Life After Beth (2014)

Review first published by Grolsch FilmWorks

Zack Orfman (Dane DeHaan) is grieving. His girlfriend Beth Slocum (Aubrey Plaza) was recently bitten by a snake, and died. They had been going through a rough patch at the time, were maybe even breaking up. The reason she had been hiking alone was that whenever she had asked him to come along, he had refused. There were words unsaid, deeds undone. With Beth now buried, life goes on as normal for almost everyone else, but not yet for Zack. Alienated from his family’s suburban middle-class domestic preoccupations, he gravitates toward Beth’s parents, Maury (John C. Reilly) and Geenie (Molly Shannon), who share his persistent, pervasive sense of loss.

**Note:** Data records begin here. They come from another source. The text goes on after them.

==> config.mk <==
export PLATFORM = sky130hd
export DESIGN_NAME = spi_mem_loader
export DESIGN_NICKNAME = d
export VERILOG_FILES = /design/src/rtl/spi_mem_loader.sv
export SDC_FILE = /design/constraint.sdc
export NUM_CORES = 1
export LEC_CHECK = 0
export CAP_MARGIN = 5
export CORE_MARGIN = 2
export CORE_UTILIZATION = 30
export CTS_BUF_LIST = sky130_fd_sc_hd__clkbuf_4
export CTS_CLUSTER_SIZE = 30
export DETAILED_ROUTE_END_ITERATION = 8
export GPL_TIMING_DRIVEN = 1
export PLACE_DENSITY = 0.59
export SLEW_MARGIN = 25
export SYNTH_ARGS = -nofsm -noshare
export SYNTH_HDL_FRONTEND = slang
export SYNTH_SLANG_ARGS = --single-unit
==> constraint.sdc <==
create_clock -name clk -period 2.5 [get_ports clk]
set_input_delay 0.25 -clock clk [delete_from_list [all_inputs] [get_ports clk]]
set_output_delay 0.25 -clock clk [all_outputs]
set_load 0.03 [all_outputs]
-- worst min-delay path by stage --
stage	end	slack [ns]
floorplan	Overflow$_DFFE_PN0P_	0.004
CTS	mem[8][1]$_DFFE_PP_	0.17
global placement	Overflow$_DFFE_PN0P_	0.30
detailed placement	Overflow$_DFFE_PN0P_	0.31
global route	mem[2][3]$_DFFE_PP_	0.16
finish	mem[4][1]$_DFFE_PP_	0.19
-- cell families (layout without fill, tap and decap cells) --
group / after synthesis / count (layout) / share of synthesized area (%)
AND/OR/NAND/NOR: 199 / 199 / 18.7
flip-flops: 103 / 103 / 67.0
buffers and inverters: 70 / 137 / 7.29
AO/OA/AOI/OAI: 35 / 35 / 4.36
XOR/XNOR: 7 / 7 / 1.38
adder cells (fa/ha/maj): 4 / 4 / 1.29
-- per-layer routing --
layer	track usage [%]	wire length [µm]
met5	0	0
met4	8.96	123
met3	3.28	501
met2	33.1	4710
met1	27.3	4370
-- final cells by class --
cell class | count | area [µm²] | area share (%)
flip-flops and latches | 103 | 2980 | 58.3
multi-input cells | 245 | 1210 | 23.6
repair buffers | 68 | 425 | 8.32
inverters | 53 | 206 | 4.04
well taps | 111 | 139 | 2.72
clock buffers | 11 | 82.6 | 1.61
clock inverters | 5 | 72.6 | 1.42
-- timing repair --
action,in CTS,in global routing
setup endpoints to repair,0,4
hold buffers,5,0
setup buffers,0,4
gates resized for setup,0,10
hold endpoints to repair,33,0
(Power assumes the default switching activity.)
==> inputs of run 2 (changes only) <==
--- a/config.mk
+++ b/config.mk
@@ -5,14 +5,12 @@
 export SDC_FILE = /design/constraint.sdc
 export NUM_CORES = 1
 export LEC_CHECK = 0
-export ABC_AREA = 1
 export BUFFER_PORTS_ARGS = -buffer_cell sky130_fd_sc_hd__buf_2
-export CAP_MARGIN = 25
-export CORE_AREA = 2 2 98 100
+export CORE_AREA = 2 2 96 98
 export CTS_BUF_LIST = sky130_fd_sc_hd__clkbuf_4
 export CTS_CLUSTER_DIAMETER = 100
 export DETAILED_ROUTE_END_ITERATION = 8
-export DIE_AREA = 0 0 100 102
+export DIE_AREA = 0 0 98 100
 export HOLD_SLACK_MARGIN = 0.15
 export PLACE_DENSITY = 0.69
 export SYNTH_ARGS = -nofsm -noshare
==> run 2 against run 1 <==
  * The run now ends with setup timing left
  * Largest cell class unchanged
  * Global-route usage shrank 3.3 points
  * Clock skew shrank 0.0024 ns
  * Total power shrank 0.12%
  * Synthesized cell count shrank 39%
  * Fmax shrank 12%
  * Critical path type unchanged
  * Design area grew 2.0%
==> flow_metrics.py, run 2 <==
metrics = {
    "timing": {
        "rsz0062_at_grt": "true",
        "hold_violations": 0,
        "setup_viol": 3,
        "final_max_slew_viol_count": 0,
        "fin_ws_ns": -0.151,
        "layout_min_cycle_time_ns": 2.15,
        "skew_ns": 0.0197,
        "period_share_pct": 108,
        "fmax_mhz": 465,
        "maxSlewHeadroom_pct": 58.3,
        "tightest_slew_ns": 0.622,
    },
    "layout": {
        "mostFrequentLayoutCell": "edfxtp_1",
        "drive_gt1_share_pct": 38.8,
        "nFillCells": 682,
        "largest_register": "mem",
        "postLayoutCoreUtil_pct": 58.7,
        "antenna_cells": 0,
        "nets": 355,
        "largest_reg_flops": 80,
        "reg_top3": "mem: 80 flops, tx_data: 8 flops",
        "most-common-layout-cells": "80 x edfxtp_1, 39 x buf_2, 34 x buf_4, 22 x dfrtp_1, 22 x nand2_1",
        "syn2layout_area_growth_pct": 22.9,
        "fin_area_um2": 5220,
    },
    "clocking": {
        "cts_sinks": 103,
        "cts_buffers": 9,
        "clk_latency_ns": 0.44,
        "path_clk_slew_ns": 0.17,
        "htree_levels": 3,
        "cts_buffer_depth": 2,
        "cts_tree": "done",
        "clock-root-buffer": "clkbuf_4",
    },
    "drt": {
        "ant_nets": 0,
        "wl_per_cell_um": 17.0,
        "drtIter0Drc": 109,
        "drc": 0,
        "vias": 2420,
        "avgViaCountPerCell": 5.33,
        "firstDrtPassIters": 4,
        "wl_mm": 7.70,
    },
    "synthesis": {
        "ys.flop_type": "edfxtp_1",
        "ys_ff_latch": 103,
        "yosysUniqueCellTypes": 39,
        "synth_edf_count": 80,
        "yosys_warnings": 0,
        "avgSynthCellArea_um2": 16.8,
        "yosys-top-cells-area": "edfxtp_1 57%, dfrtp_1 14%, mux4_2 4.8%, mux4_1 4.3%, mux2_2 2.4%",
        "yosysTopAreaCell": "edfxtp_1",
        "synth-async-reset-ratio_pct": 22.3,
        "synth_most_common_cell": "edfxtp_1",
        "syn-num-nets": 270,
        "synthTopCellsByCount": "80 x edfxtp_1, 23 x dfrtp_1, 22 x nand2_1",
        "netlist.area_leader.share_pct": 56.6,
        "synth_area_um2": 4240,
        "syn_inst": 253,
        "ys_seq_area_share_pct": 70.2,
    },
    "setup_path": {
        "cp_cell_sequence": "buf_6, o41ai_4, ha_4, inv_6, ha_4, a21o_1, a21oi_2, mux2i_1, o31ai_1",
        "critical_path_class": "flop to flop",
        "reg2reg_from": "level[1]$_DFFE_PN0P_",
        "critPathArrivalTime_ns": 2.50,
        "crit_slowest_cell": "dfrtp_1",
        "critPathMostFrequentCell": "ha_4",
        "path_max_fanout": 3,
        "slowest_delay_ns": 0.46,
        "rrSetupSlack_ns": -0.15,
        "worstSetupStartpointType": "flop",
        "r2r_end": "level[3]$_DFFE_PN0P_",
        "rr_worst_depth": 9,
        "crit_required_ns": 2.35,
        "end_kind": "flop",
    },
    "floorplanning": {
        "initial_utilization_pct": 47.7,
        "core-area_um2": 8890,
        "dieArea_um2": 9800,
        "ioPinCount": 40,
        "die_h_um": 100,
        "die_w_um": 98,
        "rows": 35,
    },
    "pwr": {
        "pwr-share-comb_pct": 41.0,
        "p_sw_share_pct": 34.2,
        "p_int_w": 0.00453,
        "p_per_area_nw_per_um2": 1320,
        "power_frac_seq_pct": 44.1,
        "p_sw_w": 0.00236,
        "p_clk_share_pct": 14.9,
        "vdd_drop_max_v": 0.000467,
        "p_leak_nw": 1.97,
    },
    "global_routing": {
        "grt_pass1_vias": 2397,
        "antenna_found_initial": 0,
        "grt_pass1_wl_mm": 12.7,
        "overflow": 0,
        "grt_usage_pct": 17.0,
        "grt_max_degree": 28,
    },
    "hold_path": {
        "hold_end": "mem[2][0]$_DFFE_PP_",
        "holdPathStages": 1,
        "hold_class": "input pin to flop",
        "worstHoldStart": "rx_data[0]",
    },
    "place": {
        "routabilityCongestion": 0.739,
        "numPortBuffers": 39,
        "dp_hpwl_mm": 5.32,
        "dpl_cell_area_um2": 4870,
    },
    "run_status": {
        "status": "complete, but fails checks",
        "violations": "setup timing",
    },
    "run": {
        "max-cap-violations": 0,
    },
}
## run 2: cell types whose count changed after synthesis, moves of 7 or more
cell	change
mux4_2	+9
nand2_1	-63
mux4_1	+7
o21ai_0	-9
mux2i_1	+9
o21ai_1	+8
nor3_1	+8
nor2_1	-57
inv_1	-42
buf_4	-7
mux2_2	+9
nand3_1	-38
$ cat config.mk
export PLATFORM = sky130hd
export DESIGN_NAME = tilemap_layer_mixer
export DESIGN_NICKNAME = d
export VERILOG_FILES = /design/src/rtl/tilemap_layer_mixer.sv
export SDC_FILE = /design/constraint.sdc
export NUM_CORES = 1
export LEC_CHECK = 0
export CORE_MARGIN = 2
export CORE_UTILIZATION = 50
export DETAILED_ROUTE_END_ITERATION = 10
export GPL_TIMING_DRIVEN = 0
export PLACE_DENSITY_LB_ADDON = 0.3
export SLEW_MARGIN = 20
export SYNTH_ARGS = -nofsm -noshare
export SYNTH_HDL_FRONTEND = slang
export SYNTH_SLANG_ARGS = --single-unit
export TNS_END_PERCENT = 1
$ cat constraint.sdc
create_clock -name i_EMU_MCLK -period 2.08 [get_ports i_EMU_MCLK]
set_clock_uncertainty 0.05 [all_clocks]
set_input_delay 0.312 -clock i_EMU_MCLK [delete_from_list [all_inputs] [get_ports i_EMU_MCLK]]
set_output_delay 0.312 -clock i_EMU_MCLK [all_outputs]
set_load 0.03 [all_outputs]
### src/rtl/rv32e_lsu_if.sv
// rtl/rv32e_lsu_if.sv - LSU data-bus interface (req/gnt/rvalid)
// Ports (master = LSU, slave = memory):
//   mem_req, mem_we, mem_addr[31:0], mem_wstrb[3:0], mem_wdata[31:0]  master -> slave
//   mem_gnt, mem_rvalid, mem_rdata[31:0]                              slave -> master
interface rv32e_lsu_if;
  logic        mem_req;
  logic        mem_we;
  logic [31:0] mem_addr;
  logic [3:0]  mem_wstrb;
  logic [31:0] mem_wdata;
  logic        mem_gnt;
  logic        mem_rvalid;
  logic [31:0] mem_rdata;

  modport master (
    output mem_req, mem_we, mem_addr, mem_wstrb, mem_wdata,
    input  mem_gnt, mem_rvalid, mem_rdata
  );

  modport slave (
    input  mem_req, mem_we, mem_addr, mem_wstrb, mem_wdata,
    output mem_gnt, mem_rvalid, mem_rdata
  );
endinterface

### src/rtl/rv32e_lsu.sv
// rtl/rv32e_lsu.sv - RV32E load/store unit, one access per lsu_valid
// Ports:
//   clk, rst (sync, active-high)
//   lsu_valid, lsu_we, funct3[2:0], addr[31:0], wdata[31:0], rd_in[4:0]  access request
//   stall, done, rdata[31:0], rd_out[4:0], reg_write, exc, exc_cause[1:0] core result
//   bus (rv32e_lsu_if.master)                                           data bus
// Optional: RV32E_LSU_TIMEOUT_EN enables the bus-response watchdog (TIMEOUT_CYCLES).
module rv32e_lsu #(
  parameter int unsigned TIMEOUT_CYCLES = 255
) (
  input  logic        clk,
  input  logic        rst,
  input  logic        lsu_valid,
  input  logic        lsu_we,
  input  logic [2:0]  funct3,
  input  logic [31:0] addr,
  input  logic [31:0] wdata,
  input  logic [4:0]  rd_in,
  output logic        stall,
  output logic        done,
  output logic [31:0] rdata,
  output logic [4:0]  rd_out,
  output logic        reg_write,
  output logic        exc,
  output logic [1:0]  exc_cause,
  rv32e_lsu_if.master bus
);

  typedef enum logic [1:0] {IDLE, REQ, WAIT, DONE} state_t;

  state_t      state;
  logic        we_q;
  logic [2:0]  f3_q;
  logic [1:0]  off_q;

  logic        f3_illegal;
  logic        misaligned;
  logic [3:0]  st_wstrb;
  logic [31:0] st_wdata;
  logic [7:0]  ld_byte;
  logic [15:0] ld_half;
  logic [31:0] ld_data;
  logic        rsp_ok;

  // Request decode, evaluated on the acceptance cycle from the live inputs.
  always_comb begin
    f3_illegal = (funct3 == 3'b011) || (funct3[2:1] == 2'b11) || (funct3[2] && lsu_we);
    misaligned = ((funct3[1:0] == 2'b01) && addr[0]) ||
                 ((funct3[1:0] == 2'b10) && (addr[1:0] != 2'b00));
    case (funct3[1:0])
      2'b00:   begin st_wstrb = 4'b0001 << addr[1:0];               st_wdata = {4{wdata[7:0]}};  end
      2'b01:   begin st_wstrb = addr[1] ? 4'b1100 : 4'b0011;        st_wdata = {2{wdata[15:0]}}; end
      default: begin st_wstrb = 4'b1111;                            st_wdata = wdata;            end
    endcase
  end

  // Load extraction uses the latched size and byte offset.
  always_comb begin
    ld_byte = bus.mem_rdata[{off_q, 3'b000} +: 8];
    ld_half = off_q[1] ? bus.mem_rdata[31:16] : bus.mem_rdata[15:0];
    case (f3_q)
      3'b000:  ld_data = {{24{ld_byte[7]}}, ld_byte};
      3'b001:  ld_data = {{16{ld_half[15]}}, ld_half};
      3'b100:  ld_data = {24'h0, ld_byte};
      3'b101:  ld_data = {16'h0, ld_half};
      default: ld_data = bus.mem_rdata;
    endcase
  end

  // rvalid only counts in REQ when it arrives together with the grant.
  assign rsp_ok = ((state == REQ) && bus.mem_gnt && bus.mem_rvalid) ||
                  ((state == WAIT) && bus.mem_rvalid);

  assign stall = ((state == IDLE) && lsu_valid) || (state == REQ) || (state == WAIT);

`ifdef RV32E_LSU_TIMEOUT_EN
  localparam int TMO_W = ($clog2(TIMEOUT_CYCLES + 1) > 8) ? $clog2(TIMEOUT_CYCLES + 1) : 8;
  logic [TMO_W-1:0] tmo_cnt;
  logic             tmo_hit;
  // Counter is 0 in the first REQ cycle, so the watchdog fires on the
  // TIMEOUT_CYCLES-th cycle spent waiting and DONE lands that many cycles after REQ entry.
  assign tmo_hit = (tmo_cnt == TMO_W'(TIMEOUT_CYCLES - 1));
`else
  // The limit only matters when the watchdog is built in.
  logic unused_tmo;
  assign unused_tmo = (TIMEOUT_CYCLES != 0);
`endif

  always_ff @(posedge clk) begin
    if (rst) begin
      state         <= IDLE;
      we_q          <= 1'b0;
      f3_q          <= 3'b000;
      off_q         <= 2'b00;
      done          <= 1'b0;
      rdata         <= 32'h0;
      rd_out        <= 5'd0;
      reg_write     <= 1'b0;
      exc           <= 1'b0;
      exc_cause     <= 2'b00;
      bus.mem_req   <= 1'b0;
      bus.mem_we    <= 1'b0;
      bus.mem_addr  <= 32'h0;
      bus.mem_wstrb <= 4'b0000;
      bus.mem_wdata <= 32'h0;
`ifdef RV32E_LSU_TIMEOUT_EN
      tmo_cnt       <= '0;
`endif
    end else begin
      done      <= 1'b0;
      reg_write <= 1'b0;
      case (state)
        IDLE: begin
          if (lsu_valid) begin
            we_q   <= lsu_we;
            f3_q   <= funct3;
            off_q  <= addr[1:0];
            rd_out <= rd_in;
            rdata  <= 32'h0;
            if (f3_illegal) begin
              state     <= DONE;
              done      <= 1'b1;
              exc       <= 1'b1;
              exc_cause <= 2'b10;
            end else if (misaligned) begin
              state     <= DONE;
              done      <= 1'b1;
              exc       <= 1'b1;
              exc_cause <= 2'b01;
            end else begin
              state         <= REQ;
              exc           <= 1'b0;
              exc_cause     <= 2'b00;
              bus.mem_req   <= 1'b1;
              bus.mem_we    <= lsu_we;
              bus.mem_addr  <= {addr[31:2], 2'b00};
              bus.mem_wstrb <= lsu_we ? st_wstrb : 4'b0000;
              bus.mem_wdata <= st_wdata;
`ifdef RV32E_LSU_TIMEOUT_EN
              tmo_cnt       <= '0;
`endif
            end
          end
        end
        REQ, WAIT: begin
`ifdef RV32E_LSU_TIMEOUT_EN
          tmo_cnt <= tmo_cnt + 1'b1;
`endif
          if (rsp_ok) begin
            state       <= DONE;
            done        <= 1'b1;
            bus.mem_req <= 1'b0;
            rdata       <= we_q ? 32'h0 : ld_data;
            reg_write   <= ~we_q;
          end
`ifdef RV32E_LSU_TIMEOUT_EN
          else if (tmo_hit) begin
            state       <= DONE;
            done        <= 1'b1;
            bus.mem_req <= 1'b0;
            exc         <= 1'b1;
            exc_cause   <= 2'b11;
            rdata       <= 32'h0;
          end
`endif
          else if ((state == REQ) && bus.mem_gnt) begin
            state       <= WAIT;
            bus.mem_req <= 1'b0;
          end
        end
        DONE: begin
          state     <= IDLE;
          exc       <= 1'b0;
          exc_cause <= 2'b00;
        end
        default: state <= IDLE;
      endcase
    end
  end

endmodule

### src/flat_wrapper.sv
// flat-port wrapper written by rule: the top's interface ports become plain ports
module rv32e_lsu_flat 
#(
  parameter int unsigned TIMEOUT_CYCLES = 255
)
  (clk, rst, lsu_valid, lsu_we, funct3, addr, wdata, rd_in, stall, done, rdata, rd_out, reg_write, exc, exc_cause, bus_mem_req, bus_mem_we, bus_mem_addr, bus_mem_wstrb, bus_mem_wdata, bus_mem_gnt, bus_mem_rvalid, bus_mem_rdata);
  rv32e_lsu_if bus_i ();
  input  logic clk;
  input  logic rst;
  input  logic lsu_valid;
  input  logic lsu_we;
  input  logic [2:0] funct3;
  input  logic [31:0] addr;
  input  logic [31:0] wdata;
  input  logic [4:0] rd_in;
  output logic stall;
  output logic done;
  output logic [31:0] rdata;
  output logic [4:0] rd_out;
  output logic reg_write;
  output logic exc;
  output logic [1:0] exc_cause;
  output wire logic [$bits(bus_i.mem_req)-1:0] bus_mem_req;
  output wire logic [$bits(bus_i.mem_we)-1:0] bus_mem_we;
  output wire logic [$bits(bus_i.mem_addr)-1:0] bus_mem_addr;
  output wire logic [$bits(bus_i.mem_wstrb)-1:0] bus_mem_wstrb;
  output wire logic [$bits(bus_i.mem_wdata)-1:0] bus_mem_wdata;
  input wire logic [$bits(bus_i.mem_gnt)-1:0] bus_mem_gnt;
  input wire logic [$bits(bus_i.mem_rvalid)-1:0] bus_mem_rvalid;
  input wire logic [$bits(bus_i.mem_rdata)-1:0] bus_mem_rdata;
  assign bus_mem_req = bus_i.mem_req;
  assign bus_mem_we = bus_i.mem_we;
  assign bus_mem_addr = bus_i.mem_addr;
  assign bus_mem_wstrb = bus_i.mem_wstrb;
  assign bus_mem_wdata = bus_i.mem_wdata;
  assign bus_i.mem_gnt = bus_mem_gnt;
  assign bus_i.mem_rvalid = bus_mem_rvalid;
  assign bus_i.mem_rdata = bus_mem_rdata;
  rv32e_lsu #(.TIMEOUT_CYCLES(TIMEOUT_CYCLES)) u_core (.clk(clk), .rst(rst), .lsu_valid(lsu_valid), .lsu_we(lsu_we), .funct3(funct3), .addr(addr), .wdata(wdata), .rd_in(rd_in), .stall(stall), .done(done), .rdata(rdata), .rd_out(rd_out), .reg_write(reg_write), .exc(exc), .exc_cause(exc_cause), .bus(bus_i));
endmodule
## src/rtl/hold_interpolator.sv

```systemverilog
// hold_interpolator: upsamples a requested low-rate stream by rate+1 using zero-order hold or zero-stuffing.
module hold_interpolator #(
    parameter int bw = 16
) (
    input  logic          clock,
    input  logic          reset,
    input  logic          enable,
    input  logic [7:0]    rate,
    input  logic          mode,
    input  logic          strobe_out,
    output logic          strobe_in,
    input  logic [bw-1:0] signal_in,
    output logic [bw-1:0] signal_out,
    output logic          underrun
);
    logic [7:0]    cnt_q, cnt_d;
    logic [bw-1:0] pending_q, pending_d, out_q, out_d;
    logic          req_q, req_d, cap_q, cap_d, ready_q, ready_d;
    logic          prime_q, prime_d, und_q, und_d;
    logic          tick, head, wrap;

    always_comb begin
        tick      = enable & strobe_out;
        head      = cnt_q == 8'd0;
        wrap      = cnt_q >= rate;
        cnt_d     = tick ? (wrap ? 8'd0 : cnt_q + 8'd1) : cnt_q;
        // a request is suppressed while one is already on the wire
        req_d     = ~req_q & (prime_q | (tick & wrap));
        prime_d   = 1'b0;
        cap_d     = req_q;
        pending_d = cap_q ? signal_in : pending_q;
        ready_d   = (cap_q | ready_q) & ~(tick & head);
        out_d     = !tick ? out_q : head ? (cap_q ? signal_in : pending_q) : mode ? '0 : out_q;
        und_d     = und_q | (tick & head & ~ready_q & ~cap_q);
        if (!enable) begin
            cnt_d     = 8'd0;
            req_d     = 1'b0;
            prime_d   = 1'b1;
            cap_d     = 1'b0;
            pending_d = '0;
            ready_d   = 1'b0;
            out_d     = '0;
            und_d     = 1'b0;
        end
    end

    always_ff @(posedge clock or negedge reset) begin
        if (!reset) begin
            cnt_q     <= 8'd0;
            req_q     <= 1'b0;
            prime_q   <= 1'b1;
            cap_q     <= 1'b0;
            pending_q <= '0;
            ready_q   <= 1'b0;
            out_q     <= '0;
            und_q     <= 1'b0;
        end else begin
            cnt_q     <= cnt_d;
            req_q     <= req_d;
            prime_q   <= prime_d;
            cap_q     <= cap_d;
            pending_q <= pending_d;
            ready_q   <= ready_d;
            out_q     <= out_d;
            und_q     <= und_d;
        end
    end

    assign strobe_in  = req_q;
    assign signal_out = out_q;
    assign underrun   = und_q;
endmodule

```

The directorial debut of Jeff Baena (who co-wrote I Heart Huckabees), Life After Beth observes this sadness, and the odd behaviours that it produces, from an absurdist distance, converting tragedy to sly comedy. But then something truly absurd happens, as Beth inexplicably returns from the dead, along with many others of the recently – and not so recently – departed, and Zack finds his unresolved issues with his ex taking on monstrously real proportions. Zack’s joy turns gradually to horror, as the girl he once loved seems somehow different now – if not for the bad breath, necrotising flesh and violent mood swings, then for the sudden interest in smooth jazz, mud-spattered furnishings and attics. Now Zack’s childhood friend Erica (Anna Kendrick) seems so much more attractive – but first our lovesick hero must find closure and and let Beth take a(nother) hike.

There are now so many movies in the zombie genre that even its sub-branches suffer from overcrowding and overkill – and where once the phrase rom-zom-com held the promise of something witty and new, it now comes with much the same stench of rot. So it is a relief to report that Life After Beth is not a rehash of Return of the Living Dead 3, Boy East Girl or Warm Bodies, and is not even really a zombie film at all (despite Zack’s conviction – prejudicial, it turns out – that the Slocums’ Haitian maid is the root of the undead plague). Indeed, Beth’s erratic, at times aggressive conduct seems to be prescribed more by Zack’s expectations and conflicted emotional attitudes than by any Romero-esque lore.

With its focus on the ghosts of loved ones that stubbornly haunt the consciousness of those left behind, Life After Beth plays like a comedy version of The Returned (whether Robin Campillo’s 2004 feature or the 2012 TV series that it inspired) – and it also has not a little in common with Anthony Minghella’s Truly, Madly, Deeply (1990). Yet as Baena brings the plot to its thoroughly surreal climax, there is a blurring of the banal and the apocalyptic that is all his own. Pain, loss and eventual recovery may be the theme, but this is good grief.